Exploring telotristat ethyl’s antiproliferative effects in patients with carcinoid syndrome (TELEACE): A real-world observational study.

Abstract

618 Background: Serotonin may have proliferative effects on neuroendocrine tumors (NETs). Inhibition of tryptophan hydroxylase (TPH), with resulting reduction of serotonin, may impact tumor size and growth (TG) in patients with NETs. We investigated the effects of TPH inhibitor telotristat ethyl (TE) on TG among patients receiving TE in clinical practice. Methods: A chart review study of 200 patients who had initiated TE was conducted. All patients had ≥2 radiological scans in the past 12 months prior to TE initiation and ≥1 scan post-TE initiation. Data were collected via a secure online portal. Descriptive statistics summarized physician and patient characteristics, and documented background NET treatment (i.e., somatostatin analog [SSA] and/or non-SSA). Longitudinal analyses of TG were assessed using a generalized linear regression model after controlling for documented background NET treatment and time since first scan. Results: Most physicians (71/114) were community-based oncologists. On average, patients were 61 ± 10 years old when initiating TE, 57% male, and 74% white; 61% had well-differentiated tumor with 61% of gastrointestinal origin. Patients received TE for an average of 12.0 ± 7.3 months and 82% (n = 163) were still receiving TE treatment at the time of data collection. The mean time from first scan to TE initiation was 5.6 ± 4.7 months and from TE initiation to last scan was 7.2 ± 6.3 months. Significant mean reductions in tumor size, after TE initiation, of 0.6 cm (p = 0.006) and TG of 8.5% (p = 0.045) were observed. Documented background NET treatment prior to initiating TE and time since first scan were not significant predictors of TG reduction.
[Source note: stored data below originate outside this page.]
Design design_5, start of the top module:
module design_5 #(parameter width = 8, parameter cwidth =4)(
  input [width-1:0] OPA, OPB,
  input CLK, RST, CE, MODE, CIN,
  input [1:0] INP_VALID,
  input [cwidth-1:0] CMD,
  output reg [2*width:0] RES,
  output reg OFLOW,
  output reg COUT,
  output reg G,
  output reg L,
  output reg E,
  output reg ERR
);
Size: roughly 1400 cells after synthesis, ~46 flip-flops, roughly 50 I/O pins.
clock: 7.21 ns
lec_check: 0
cap_margin: 20
cell_pad_in_sites_detail_placement: 0
core_margin: 2
core_utilization: 60
cts_cluster_diameter: 101
cts_cluster_size: 13
gpl_routability_driven: 0
gpl_timing_driven: 0
hold_slack_margin: -0.08
max_routing_layer: met5
place_density: 0.37
setup_slack_margin: -0.55
slew_margin: 40
tns_end_percent: 80
run.sh (not shown) runs the stock make flow with config.mk's settings and CLKGATE_MAP_FILE=.
The starting point finished but fails on setup timing.
Edit:
CORE_UTILIZATION = 41   (was 60)
CTS_CLUSTER_DIAMETER = 338   (was 101)
The new run completed, yet does not pass: setup timing. Total power climbs by 2.7%. Worst setup slack improves by 12 ps. Die size is higher by 45%. Critical path depth is lower by 1. Clock skew barely changes. Wire length grows by 13%. Non-clock buffer count drops by 4.
Edit:
CORE_UTILIZATION = 55   (was 41)
CTS_CLUSTER_DIAMETER = unset   (was 338)
CTS_CLUSTER_SIZE = unset   (was 13)
GPL_ROUTABILITY_DRIVEN = 1   (was 0)
GPL_TIMING_DRIVEN = 1   (was 0)
PLACE_DENSITY = unset   (was 0.37)
clock period = 5.81 ns   (was 7.21 ns; I/O delays follow)
The new run reached the layout checks and failed them: setup timing.
Routed wire length came out lower by about 6%.
Core utilization came out higher by 21 points.
Register-to-register slack is worse by 1300 ps.
Sequential share of layout area came out lower by 0.64 points.
Final cell count came out higher by 2.7%.
Non-clock buffer count came out higher by 121.
Sequential cell count does not change.
Power came out higher by about 34%.
Edit:
CORE_UTILIZATION = 66   (was 55)
CTS_CLUSTER_DIAMETER = 31   (was unset)
SETUP_SLACK_MARGIN = -0.12   (was -0.55)
Effect: The changed run finished but failed the layout checks on setup timing. Setup slack loses 290 ps. Design area grows by a few percent. Critical path depth grows by 5. Cell count falls slightly. Die area is lower by about a fifth. Power rose by a quarter to a third. Sequential power rises slightly. Flip-flop count is unchanged. Maximum frequency decreases by a few percent.

---

job 1612:
Starting RTL as in the previous note.
Settings: LEC_CHECK=0, ABC_AREA=1, CAP_MARGIN=20, CELL_PAD_IN_SITES_GLOBAL_PLACEMENT=2, CORE_ASPECT_RATIO=1.95, CORE_MARGIN=2, CORE_UTILIZATION=40, CTS_CLUSTER_DIAMETER=378, CTS_CLUSTER_SIZE=98, PLACE_DENSITY=0.37, SLEW_MARGIN=20, TNS_END_PERCENT=5; clock period 8.0 ns.
Setup changes, job 1612 to job 9515
# job 1612
export LEC_CHECK = 0
export ABC_AREA = 1
export CAP_MARGIN = 20
export CELL_PAD_IN_SITES_GLOBAL_PLACEMENT = 2
export CORE_ASPECT_RATIO = 1.95
export CORE_MARGIN = 2
export CORE_UTILIZATION = 40
export CTS_CLUSTER_DIAMETER = 378
export CTS_CLUSTER_SIZE = 98
export PLACE_DENSITY = 0.37
export SLEW_MARGIN = 20
export TNS_END_PERCENT = 5
create_clock -name core_clock -period 8.0 [get_ports {CLK}]
# job 9515
export LEC_CHECK = 0
export ABC_AREA = 1
export CAP_MARGIN = 10
export CELL_PAD_IN_SITES_GLOBAL_PLACEMENT = 3
export CORE_MARGIN = 2
export CORE_UTILIZATION = 17
export CTS_CLUSTER_DIAMETER = 207
export CTS_CLUSTER_SIZE = 53
export GPL_ROUTABILITY_DRIVEN = 0
export GPL_TIMING_DRIVEN = 0
export HOLD_SLACK_MARGIN = 0.16
export MIN_ROUTING_LAYER = met2
export PLACE_DENSITY_LB_ADDON = 0.29
export SLEW_MARGIN = 20
export TNS_END_PERCENT = 5
create_clock -name core_clock -period 8.0 [get_ports {CLK}]
### Flow results
On final total power: job 9515 sits above job 1612. Compared with job 1612, top achievable clock speed in job 9515 decreased by a few percent. Relative area of non-clock buffer cells in the final design is higher on job 1612. Of job 1612 and job 9515, job 9515 shows the higher combinational power, with job 1612 below it. Going from job 1612 to job 9515, wire length grew by more than 10%.

---

design_5 again, from the RTL that the note above started with.
export LEC_CHECK = 0
export ABC_AREA = 1
export CAP_MARGIN = 20
export CORE_ASPECT_RATIO = 0.5
export CORE_MARGIN = 2
export CORE_UTILIZATION = 40
export CTS_CLUSTER_DIAMETER = 378
export CTS_CLUSTER_SIZE = 93
export PLACE_DENSITY = 0.37
export SLEW_MARGIN = 20
export TNS_END_PERCENT = 5
create_clock -name core_clock -period 8.0 [get_ports {CLK}]
The baseline finished clean.
Change:
==> flow/config.mk (replaced) <==
export PLATFORM = sky130hd
export DESIGN_NAME = design_5
export DESIGN_NICKNAME = design_5
export VERILOG_FILES = /design/flow/design.v
export SDC_FILE = /design/flow/constraint.sdc
export NUM_CORES = 4
export LEC_CHECK = 0
export ABC_AREA = 1
export CAP_MARGIN = 10
export CELL_PAD_IN_SITES_GLOBAL_PLACEMENT = 3
export CORE_MARGIN = 2
export CORE_UTILIZATION = 17
export GPL_ROUTABILITY_DRIVEN = 0
export GPL_TIMING_DRIVEN = 0
export HOLD_SLACK_MARGIN = 0.16
export MIN_ROUTING_LAYER = met2
export PLACE_DENSITY_LB_ADDON = 0.29
export SLEW_MARGIN = 20
export TNS_END_PERCENT = 40
Result: Clock skew is about the same; worst setup slack loses 340 ps; first-iteration DRC count is higher by well over a third; global-route usage fell by 7.1 points; wire length rises by about a fifth; total power came out higher by a little under a tenth; design area rises by a few percent; via count rose by well over a third.
Change:
==> flow/config.mk (replaced) <==
export PLATFORM = sky130hd
export DESIGN_NAME = design_5
export DESIGN_NICKNAME = design_5
export VERILOG_FILES = /design/flow/design.v
export SDC_FILE = /design/flow/constraint.sdc
export NUM_CORES = 4
export LEC_CHECK = 0
export CAP_MARGIN = 20
export CORE_MARGIN = 2
export CORE_UTILIZATION = 64
export SLEW_MARGIN = 20
==> flow/constraint.sdc (replaced) <==
create_clock -name core_clock -period 6.3 [get_ports {CLK}]
set_input_delay 1.2600 -clock core_clock [delete_from_list [all_inputs] [get_ports {CLK}]]
set_output_delay 1.2600 -clock core_clock [all_outputs]
set_load 0.01 [all_outputs]
Now the flow finished with negative setup slack left.
Final area came out higher by 3.8%.
Total power came out higher by 59%.
Non-clock buffer count came out higher by 113.
Count of clock-buffer cells in the layout is unchanged.
Routed wire length came out lower by 11%.
Critical path depth came out lower by 4.
Synthesized cell count came out lower by 22%.
Area after synthesis came out higher by 2.0%.
First-iteration DRC count came out lower by 12%.
Core utilization came out higher by 58 points.
Change:
--- a/flow/config.mk
+++ b/flow/config.mk
@@ -10 +10,4 @@
-export CORE_UTILIZATION = 64
+export CORE_UTILIZATION = 70
+export CTS_CLUSTER_SIZE = 39
+export HOLD_SLACK_MARGIN = -0.09
+export PLACE_DENSITY = 0.76
==> flow/constraint.sdc (replaced) <==
create_clock -name core_clock -period 5.97 [get_ports {CLK}]
set_input_delay 1.1940 -clock core_clock [delete_from_list [all_inputs] [get_ports {CLK}]]
set_output_delay 1.1940 -clock core_clock [all_outputs]
set_load 0.01 [all_outputs]
- This time the run died in global routing
- die size is lower by 8.3%
- area after synthesis does not change
- synthesized cell count stays the same

---

design_5 again, from the RTL that the note above started with.
Settings: LEC_CHECK=0, CAP_MARGIN=20, CELL_PAD_IN_SITES_DETAIL_PLACEMENT=0, CORE_MARGIN=2, CORE_UTILIZATION=66, CTS_CLUSTER_DIAMETER=59, GPL_ROUTABILITY_DRIVEN=1, GPL_TIMING_DRIVEN=1, HOLD_SLACK_MARGIN=-0.08, MAX_ROUTING_LAYER=met5, SETUP_SLACK_MARGIN=-0.34, SLEW_MARGIN=40, TNS_END_PERCENT=5; clock period 5.61 ns.
The starting point completed, yet does not pass: setup timing.
Change:
Settings changed: CORE_UTILIZATION 66 to 71, CTS_CLUSTER_SIZE from default to 41, PLACE_DENSITY_LB_ADDON from default to 0.3.
The new run failed in global routing (GRT-0232).
Synthesized cell count stays the same.
Die area fell by about 7%.
Synthesized area is unchanged.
Results were consistent in a subset (n = 65) of patients who had no change in documented background NET treatment before and after initiating TE (mean reductions in tumor size 0.6 cm, p = 0.044 and TG 8.1%, p = 0.203). Conclusions: Treatment with TE may impact TG in patients with NETs. Prospective clinical studies are warranted to further examine the antiproliferative effects of TE.